### [Source records]
--- config.mk ---
export PLATFORM = sky130hd
export DESIGN_NAME = lru_key_value_cache_top
export DESIGN_NICKNAME = d
export VERILOG_FILES = /design/src/rtl/core/lkv_pkg.sv /design/src/rtl/core/lru_key_value_cache_top.sv /design/src/rtl/core/lkv_store.sv /design/src/rtl/core/lkv_recency.sv
export SDC_FILE = /design/constraint.sdc
export NUM_CORES = 2
export LEC_CHECK = 0
export BUFFER_PORTS_ARGS = -buffer_cell sky130_fd_sc_hd__clkbuf_2
export CORE_ASPECT_RATIO = 0.7
export CORE_UTILIZATION = 55
export CTS_BUF_LIST = sky130_fd_sc_hd__clkbuf_4
export DETAILED_ROUTE_END_ITERATION = 8
export PLACE_DENSITY = 0.78
export SYNTH_ARGS = -nofsm -noshare
export SYNTH_HDL_FRONTEND = slang
export SYNTH_SLANG_ARGS = --single-unit
--- constraint.sdc ---
create_clock -name clk_i -period 6.06 [get_ports clk_i]
set_input_delay 0.606 -clock clk_i [delete_from_list [all_inputs] [get_ports clk_i]]
set_output_delay 0.606 -clock clk_i [all_outputs]
set_load 0.02 [all_outputs]
--- src/rtl/core/lkv_pkg.sv ---
package lkv_pkg;

  // table geometry
  localparam int unsigned MaxEntries = 16;
  localparam int unsigned IdxW       = (MaxEntries > 1) ? $clog2(MaxEntries) : 1;
  localparam int unsigned CntW       = $clog2(MaxEntries + 1);

  // field widths
  localparam int unsigned KeyW = 32;
  localparam int unsigned ValW = 32;
  localparam int unsigned CapW = 5;

  // capacity after reset
  localparam logic [CapW-1:0] CapReset = CapW'(16);

  // value returned by a get that misses
  localparam logic [ValW-1:0] MissValue = '1;

  typedef logic [IdxW-1:0] idx_t;
  typedef logic [CntW-1:0] cnt_t;

  // operations on the recency lanes
  typedef enum logic [1:0] {
    RankNop    = 2'd0,
    RankTouch  = 2'd1,
    RankEvict  = 2'd2,
    RankInsert = 2'd3
  } rank_op_e;

  typedef struct packed {
    rank_op_e op;
    idx_t     slot;
  } rank_cmd_t;

  typedef struct packed {
    logic [MaxEntries-1:0] valid;
    cnt_t                  occ;
    idx_t                  free_slot;
  } rank_stat_t;

endpackage

--- src/rtl/core/lru_key_value_cache_top.sv ---
// key-value cache with lru replacement, one get or put per start
// the done strobe follows the key scan and a resolve step for a get or a put
// that hits; a put of a new key adds an insert step, with an evict step before it when needed
// a new start is taken only while the sequencer is idle, not during the key scan through the
// single-read-port key memory, one entry a cycle; start may be taken while done shows
// reset: async active low, empties the cache and sets capacity to 16; no stall on results
module lru_key_value_cache_top
  import lkv_pkg::*;
(
  input  logic                   clk_i,
  input  logic                   rst_ni,
  // command side
  input  logic                   start_i,
  output logic                   busy_o,
  input  logic                   mode_i,
  input  logic signed [KeyW-1:0] key_i,
  input  logic signed [ValW-1:0] value_i,
  // result side, one cycle strobe
  output logic                   done_o,
  output logic                   found_o,
  output logic signed [ValW-1:0] read_value_o,
  // capacity register
  input  logic                   cfg_we_i,
  input  logic [CapW-1:0]        cfg_wdata_i
);

  // one-hot sequencer states
  typedef enum logic [4:0] {
    StIdle    = 5'b00001,
    StScan    = 5'b00010,
    StResolve = 5'b00100,
    StEvict   = 5'b01000,
    StInsert  = 5'b10000
  } state_e;

  localparam int unsigned CmpW = (CntW > CapW) ? CntW : CapW;

  state_e          state_q, state_d;
  logic            accept;

  // item captured at the start transfer
  logic            mode_q;
  logic [KeyW-1:0] key_q;
  logic [ValW-1:0] value_q;

  // scan pipeline: read address counter, then compare stage in the next cycle
  cnt_t            rd_cnt_q, rd_cnt_d;
  logic            cmp_vld_q, cmp_vld_d;
  idx_t            cmp_idx_q, cmp_idx_d;
  idx_t            rd_addr;
  logic            match;
  logic            scan_last;

  // search outcome
  logic            hit_q, hit_d;
  idx_t            hit_idx_q, hit_idx_d;
  logic [ValW-1:0] hit_val_q, hit_val_d;

  // result register
  logic            done_q, done_d;
  logic            found_q, found_d;
  logic [ValW-1:0] rdval_q, rdval_d;

  // capacity
  logic [CapW-1:0] cap_q;
  logic [CmpW-1:0] cap_ext;
  logic [CmpW-1:0] eff_cap;
  logic            need_evict;

  // store and recency interfaces
  logic            wr_en;
  idx_t            wr_addr;
  logic [KeyW-1:0] rd_key;
  logic [ValW-1:0] rd_value;
  rank_cmd_t       rank_cmd;
  rank_stat_t      rank_stat;

  assign busy_o  = (state_q != StIdle);
  assign accept  = start_i && !busy_o;
  assign rd_addr = rd_cnt_q[IdxW-1:0];

  lkv_store u_store (
    .clk_i      (clk_i),
    .rd_addr_i  (rd_addr),
    .wr_en_i    (wr_en),
    .wr_addr_i  (wr_addr),
    .wr_key_i   (key_q),
    .wr_value_i (value_q),
    .rd_key_o   (rd_key),
    .rd_value_o (rd_value)
  );

  lkv_recency u_recency (
    .clk_i  (clk_i),
    .rst_ni (rst_ni),
    .cmd_i  (rank_cmd),
    .stat_o (rank_stat)
  );

  // capacity zero acts as one, anything above the table size as the table size
  always_comb begin
    cap_ext = CmpW'(cap_q);
    if (cap_ext == '0) begin
      eff_cap = CmpW'(1);
    end else if (cap_ext > CmpW'(MaxEntries)) begin
      eff_cap = CmpW'(MaxEntries);
    end else begin
      eff_cap = cap_ext;
    end
  end

  // a lowered capacity evicts one entry per new key, never several at once
  assign need_evict = (CmpW'(rank_stat.occ) >= eff_cap);

  // shared key comparator, fed by the registered memory read
  assign match     = cmp_vld_q && rank_stat.valid[cmp_idx_q] && (rd_key == key_q);
  assign scan_last = cmp_vld_q && (cmp_idx_q == idx_t'(MaxEntries - 1));

  always_comb begin
    state_d       = state_q;
    rd_cnt_d      = rd_cnt_q;
    cmp_vld_d     = 1'b0;
    cmp_idx_d     = cmp_idx_q;
    hit_d         = hit_q;
    hit_idx_d     = hit_idx_q;
    hit_val_d     = hit_val_q;
    done_d        = 1'b0;
    found_d       = found_q;
    rdval_d       = rdval_q;
    rank_cmd.op   = RankNop;
    rank_cmd.slot = hit_idx_q;
    wr_en         = 1'b0;
    wr_addr       = hit_idx_q;

    unique case (state_q)
      StIdle: begin
        if (start_i) begin
          state_d  = StScan;
          rd_cnt_d = '0;
          hit_d    = 1'b0;
        end
      end
      StScan: begin
        if (rd_cnt_q < cnt_t'(MaxEntries)) begin
          cmp_vld_d = 1'b1;
          cmp_idx_d = rd_addr;
          rd_cnt_d  = rd_cnt_q + cnt_t'(1);
        end
        // keys are unique among valid entries, keep the first match
        if (match && !hit_q) begin
          hit_d     = 1'b1;
          hit_idx_d = cmp_idx_q;
          hit_val_d = rd_value;
        end
        if (scan_last) begin
          state_d = StResolve;
        end
      end
      StResolve: begin
        if (hit_q) begin
          // hit: refresh recency, put also overwrites the value
          rank_cmd.op = RankTouch;
          wr_en       = mode_q;
          found_d     = 1'b1;
          rdval_d     = mode_q ? value_q : hit_val_q;
          done_d      = 1'b1;
          state_d     = StIdle;
        end else if (!mode_q) begin
          // get miss
          found_d = 1'b0;
          rdval_d = MissValue;
          done_d  = 1'b1;
          state_d = StIdle;
        end else if (need_evict) begin
          state_d = StEvict;
        end else begin
          state_d = StInsert;
        end
      end
      StEvict: begin
        rank_cmd.op = RankEvict;
        state_d     = StInsert;
      end
      StInsert: begin
        // new key goes to the lowest free slot as the most recent entry
        rank_cmd.op = RankInsert;
        wr_en       = 1'b1;
        wr_addr     = rank_stat.free_slot;
        found_d     = 1'b0;
        rdval_d     = value_q;
        done_d      = 1'b1;
        state_d     = StIdle;
      end
      default: begin
        state_d = StIdle;
      end
    endcase
  end

  // control state
  always_ff @(posedge clk_i or negedge rst_ni) begin
    if (!rst_ni) begin
      state_q   <= StIdle;
      rd_cnt_q  <= '0;
      cmp_vld_q <= 1'b0;
      hit_q     <= 1'b0;
      done_q    <= 1'b0;
      cap_q     <= CapReset;
    end else begin
      state_q   <= state_d;
      rd_cnt_q  <= rd_cnt_d;
      cmp_vld_q <= cmp_vld_d;
      hit_q     <= hit_d;
      done_q    <= done_d;
      if (cfg_we_i) begin
        cap_q <= cfg_wdata_i;
      end
    end
  end

  // payload, no reset
  always_ff @(posedge clk_i) begin
    if (accept) begin
      mode_q  <= mode_i;
      key_q   <= key_i;
      value_q <= value_i;
    end
    cmp_idx_q <= cmp_idx_d;
    hit_idx_q <= hit_idx_d;
    hit_val_q <= hit_val_d;
    found_q   <= found_d;
    rdval_q   <= rdval_d;
  end

  assign done_o       = done_q;
  assign found_o      = found_q;
  assign read_value_o = rdval_q;

  // the done strobe only appears once the sequencer is back in idle
  a_done_idle : assert property (@(posedge clk_i) disable iff (!rst_ni)
    done_o |-> !busy_o)
    else $error("done strobe while busy");

  // a start transfer always leads to a scan
  a_accept_scan : assert property (@(posedge clk_i) disable iff (!rst_ni)
    accept |=> (state_q == StScan))
    else $error("start transfer did not begin a scan");

  // occupancy tracks the number of valid entries
  a_occ_count : assert property (@(posedge clk_i) disable iff (!rst_ni)
    $countones(rank_stat.valid) == int'(rank_stat.occ))
    else $error("occupancy out of step with valid entries");

  // an insert always has a free slot to land in
  a_insert_free : assert property (@(posedge clk_i) disable iff (!rst_ni)
    (state_q == StInsert) |-> !rank_stat.valid[rank_stat.free_slot])
    else $error("insert without a free slot");

endmodule

--- src/rtl/core/lkv_store.sv ---
module lkv_store
  import lkv_pkg::*;
(
  input  logic            clk_i,
  input  idx_t            rd_addr_i,
  input  logic            wr_en_i,
  input  idx_t            wr_addr_i,
  input  logic [KeyW-1:0] wr_key_i,
  input  logic [ValW-1:0] wr_value_i,
  output logic [KeyW-1:0] rd_key_o,
  output logic [ValW-1:0] rd_value_o
);

  logic [KeyW-1:0] key_mem [MaxEntries];
  logic [ValW-1:0] val_mem [MaxEntries];
  logic [KeyW-1:0] rd_key_q;
  logic [ValW-1:0] rd_value_q;

  // one write port, one registered read port
  always_ff @(posedge clk_i) begin
    if (wr_en_i) begin
      key_mem[wr_addr_i] <= wr_key_i;
      val_mem[wr_addr_i] <= wr_value_i;
    end
    rd_key_q   <= key_mem[rd_addr_i];
    rd_value_q <= val_mem[rd_addr_i];
  end

  assign rd_key_o   = rd_key_q;
  assign rd_value_o = rd_value_q;

endmodule

--- src/rtl/core/lkv_recency.sv ---
module lkv_recency
  import lkv_pkg::*;
(
  input  logic       clk_i,
  input  logic       rst_ni,
  input  rank_cmd_t  cmd_i,
  output rank_stat_t stat_o
);

  logic [MaxEntries-1:0] valid_q, valid_d;
  idx_t                  rank_q [MaxEntries];
  idx_t                  rank_d [MaxEntries];
  cnt_t                  occ_q, occ_d;
  cnt_t                  oldest_rank;
  idx_t                  free_slot;
  idx_t                  victim;
  idx_t                  touch_rank;

  // ranks of valid entries are distinct 0 .. occ-1, so the oldest has rank occ-1
  always_comb begin
    oldest_rank = occ_q - cnt_t'(1);
    free_slot   = '0;
    victim      = '0;
    for (int i = MaxEntries - 1; i >= 0; i--) begin
      if (!valid_q[i]) begin
        free_slot = idx_t'(i);
      end
      if (valid_q[i] && (cnt_t'(rank_q[i]) == oldest_rank)) begin
        victim = idx_t'(i);
      end
    end
  end

  assign touch_rank = rank_q[cmd_i.slot];

  always_comb begin
    valid_d = valid_q;
    rank_d  = rank_q;
    occ_d   = occ_q;
    unique case (cmd_i.op)
      RankTouch: begin
        for (int i = 0; i < MaxEntries; i++) begin
          if (valid_q[i] && (rank_q[i] < touch_rank)) begin
            rank_d[i] = rank_q[i] + idx_t'(1);
          end
        end
        rank_d[cmd_i.slot] = '0;
      end
      RankEvict: begin
        valid_d[victim] = 1'b0;
        rank_d[victim]  = '0;
        occ_d           = occ_q - cnt_t'(1);
      end
      RankInsert: begin
        for (int i = 0; i < MaxEntries; i++) begin
          if (valid_q[i]) begin
            rank_d[i] = rank_q[i] + idx_t'(1);
          end
        end
        valid_d[free_slot] = 1'b1;
        rank_d[free_slot]  = '0;
        occ_d              = occ_q + cnt_t'(1);
      end
      default: begin
      end
    endcase
  end

  always_ff @(posedge clk_i or negedge rst_ni) begin
    if (!rst_ni) begin
      valid_q <= '0;
      occ_q   <= '0;
      for (int i = 0; i < MaxEntries; i++) begin
        rank_q[i] <= '0;
      end
    end else begin
      valid_q <= valid_d;
      occ_q   <= occ_d;
      rank_q  <= rank_d;
    end
  end

  assign stat_o.valid     = valid_q;
  assign stat_o.occ       = occ_q;
  assign stat_o.free_slot = free_slot;

endmodule

# ---- Word level (Yosys, flattened, before mapping)
# Memories as Yosys holds them, arrays and structs flattened. A register that Yosys moved wholly into a read port is not among the register bits.
# Index checks and enable logic that the tools add are counted.
dict set report word_totals {
  n_memories 2
  ram_bits 1024
  latch_bits 0
  out_inout_bits 35
  wordCells 329
  ff_bits 241
  in_bits 74
  romBits 0
}
dict set report classes {
  n_bitwise 12
  shift 0
  muxes 147
  addsub 19
  mul 0
  order_cmp 30
  reduce_logical 55
  n_eq_ne 32
  div_mod_pow 0
}
# memory words word_bits read_ports rd_clocked_by_memory_dff wr line
set memory_table {}
lappend memory_table {u_store.key_mem 16 32 1 1 1 lkv_store.sv:14} ;# logic [KeyW-1:0] key_mem [MaxEntries];
lappend memory_table {u_store.val_mem 16 32 1 1 1 lkv_store.sv:15} ;# logic [ValW-1:0] val_mem [MaxEntries];
# operator n
set op_table {}
lappend op_table {{4-bit two-way mux} 102}
lappend op_table {{64-bit bitwise AND} 3}
lappend op_table {{64-bit NOT} 3}
lappend op_table {{64-bit case mux with 3 select lines} 1}
lappend op_table {{32-bit two-way mux} 3}
lappend op_table {{4-bit by 5-bit == test with 1-bit output} 16}
lappend op_table {{4-bit by 1-bit adder with 4-bit output, second input constant} 16}
lappend op_table {{4-bit less-than comparator} 16}
lappend op_table {{32-bit case mux with 2 select lines} 1}
lappend op_table {{4-bit demux with 4-bit select} 3}
lappend op_table {{5-bit two-way mux} 9}
lappend op_table {{1-bit logical AND} 42}
lappend op_table {{32-bit == test} 1}
lappend op_table {{16-bit case mux with 2 select lines} 1}
lappend op_table {{5-bit case mux with 2 select lines} 2}
lappend op_table {{5-bit case mux with 4 select lines} 1}
lappend op_table {{16-bit bitwise AND} 1}
lappend op_table {{4-bit binary-select mux with 4-bit select} 1}
lappend op_table {{16-bit NOT} 1}
lappend op_table {{16-bit bitwise OR} 1}
lappend op_table {{5-bit greater-or-equal comparator, second input constant} 3}
lappend op_table {{4-bit by 5-bit less-than comparator with 1-bit output, second input constant} 3}
lappend op_table {{5-bit by 1-bit less-than comparator with 1-bit output, second input constant} 3}
lappend op_table {{1-bit two-way mux} 15}
lappend op_table {{28 further kinds} 47}

# ---- Depth between registers and ports, before layout
dict set report depth {
  depth_word 27
  ltp_mapped 16
  mapped_depth_nobuf 12
}

# ---- Cells and area by module
# From an unflattened synthesis, not the netlist that was laid out.
dict set report hier_totals {
  cells_unflattened 2977
  hier_area_um2 54218.2
}
# module area_each_um2 cells_per_inst n_inst seq_area_each_um2
set modules_own_cells {}
lappend modules_own_cells {lkv_store 39581.7 1647 1 32030.7}
lappend modules_own_cells {lkv_recency 8699.6 1002 1 2127.0}
lappend modules_own_cells {lru_key_value_cache_top 5936.9 328 1 4596.9}

# ---- Worst setup path before layout
# No wires, ideal clock.
dict set report synth_path {
  kind {reg-to-reg}
  from {register state_q[3]}
  to {memory u_store.key_mem[15][0], enable pin}
  path_buffers 3
  required_ns 5.574
  setup_time_ns 0.486
  synth_period_minus_slack_ns 5.121
  path_slack_ns 0.939
  stages_incl_launch_ff 9
  t_arrival_ns 4.635
  path_cell_list {dfrtp_1 -> or3_1 -> nand2b_1 -> clkbuf_1 -> clkbuf_1 -> buf_1 -> o21ai_0 -> nand2_1 -> nor2_1}
}
dict set report synth_between {
  elab_chain_len 4
  word_cells_on_any_way 6
  cone_classes {2 x eq/ne; 4 x mux}
}
# item line
set synth_rtl {}
lappend synth_rtl {{from (decl)} lru_key_value_cache_top.sv:38} ;# state_e state_q, state_d;
lappend synth_rtl {{from (signal assigned)} lru_key_value_cache_top.sv:203} ;# state_q <= StIdle;
lappend synth_rtl {{from (signal assigned)} lru_key_value_cache_top.sv:210} ;# state_q <= state_d;
lappend synth_rtl {{5-bit == test / 5-bit by 3-bit == test with 1-bit output (equally long branches)} lru_key_value_cache_top.sv:135} ;# unique case (state_q)
lappend synth_rtl {{1-bit case mux with 2 select lines} lru_key_value_cache_top.sv:135}
lappend synth_rtl {{1-bit two-way mux} lkv_store.sv:21} ;# if (wr_en_i) begin
lappend synth_rtl {{1-bit two-way mux (not written as such)} lkv_store.sv:22} ;# key_mem[wr_addr_i] <= wr_key_i;
lappend synth_rtl {{to (decl)} lkv_store.sv:14}
# Several ways; a longest one is shown, not always the timed one.

# ---- Final worst setup path
dict set report layout_path {
  from {register u_recency.occ_q[1]}
  to {register u_recency.rank_q[22] in the netlist's numbering}
}
dict set report layout_between {
  elab_chain_len 27
  word_cells_on_any_way 58
  cone_classes {1 x add/sub; 2 x order compare; 16 x eq/ne; 19 x mux; 3 x bitwise; 17 x reduce/logical}
}
# item line
set layout_rtl {}
lappend layout_rtl {{from (decl)} lkv_recency.sv:13} ;# cnt_t occ_q, occ_d;
lappend layout_rtl {{from (signal assigned)} lkv_recency.sv:72} ;# occ_q <= '0;
lappend layout_rtl {{from (signal assigned)} lkv_recency.sv:78} ;# occ_q <= occ_d;
lappend layout_rtl {{5-bit by 1-bit subtractor with 5-bit output (*)} lkv_recency.sv:21} ;# oldest_rank = occ_q - cnt_t'(1);
lappend layout_rtl {{4-bit by 5-bit == test with 1-bit output} lkv_recency.sv:28} ;# if (valid_q[i] && (cnt_t'(rank_q[i]) == oldest_rank)) begin
lappend layout_rtl {{1-bit logical AND} lkv_recency.sv:28}
lappend layout_rtl {{4-bit two-way mux (15 in series)} lkv_recency.sv:28}
lappend layout_rtl {{4-bit two-way mux (*)} lkv_recency.sv:28}
lappend layout_rtl {{4-bit NOT with 5-bit output (not written as such) (*)} lkv_recency.sv:51} ;# rank_d[victim] = '0;
lappend layout_rtl {{5-bit greater-or-equal comparator (not written as such) / 5-bit by 1-bit less-than comparator with 1-bit output (equally long branches)} lkv_recency.sv:51}
lappend layout_rtl {{1-bit logical AND (not written as such)} lkv_recency.sv:51}
lappend layout_rtl {{4-bit two-way mux (not written as such)} lkv_recency.sv:51}
lappend layout_rtl {{4-bit demux with 4-bit select (*)} lkv_recency.sv:51}
lappend layout_rtl {{64-bit NOT (no source line) (*)} --}
lappend layout_rtl {{64-bit bitwise AND (no source line) (*)} --}
lappend layout_rtl {{64-bit case mux with 3 select lines (*)} lkv_recency.sv:40} ;# unique case (cmd_i.op)
lappend layout_rtl {{to (signal assigned)} lkv_recency.sv:79} ;# rank_q <= rank_d;
lappend layout_rtl {{to (decl)} lkv_recency.sv:11} ;# idx_t rank_q [MaxEntries];
# Mark *: on every way between the ends. The rest lies on a longest branch, timed or not.
# A chain may end at the register's enable or synchronous reset.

### [Task brief]
Once you find the line with "or3_1 -> nand2b_1" in the entries above, output it and each line after it up to and including the line with "state_e state_q, state_d;", and nothing else.

### [Task response]
  path_cell_list {dfrtp_1 -> or3_1 -> nand2b_1 -> clkbuf_1 -> clkbuf_1 -> buf_1 -> o21ai_0 -> nand2_1 -> nor2_1}
}
dict set report synth_between {
  elab_chain_len 4
  word_cells_on_any_way 6
  cone_classes {2 x eq/ne; 4 x mux}
}
# item line
set synth_rtl {}
lappend synth_rtl {{from (decl)} lru_key_value_cache_top.sv:38} ;# state_e state_q, state_d;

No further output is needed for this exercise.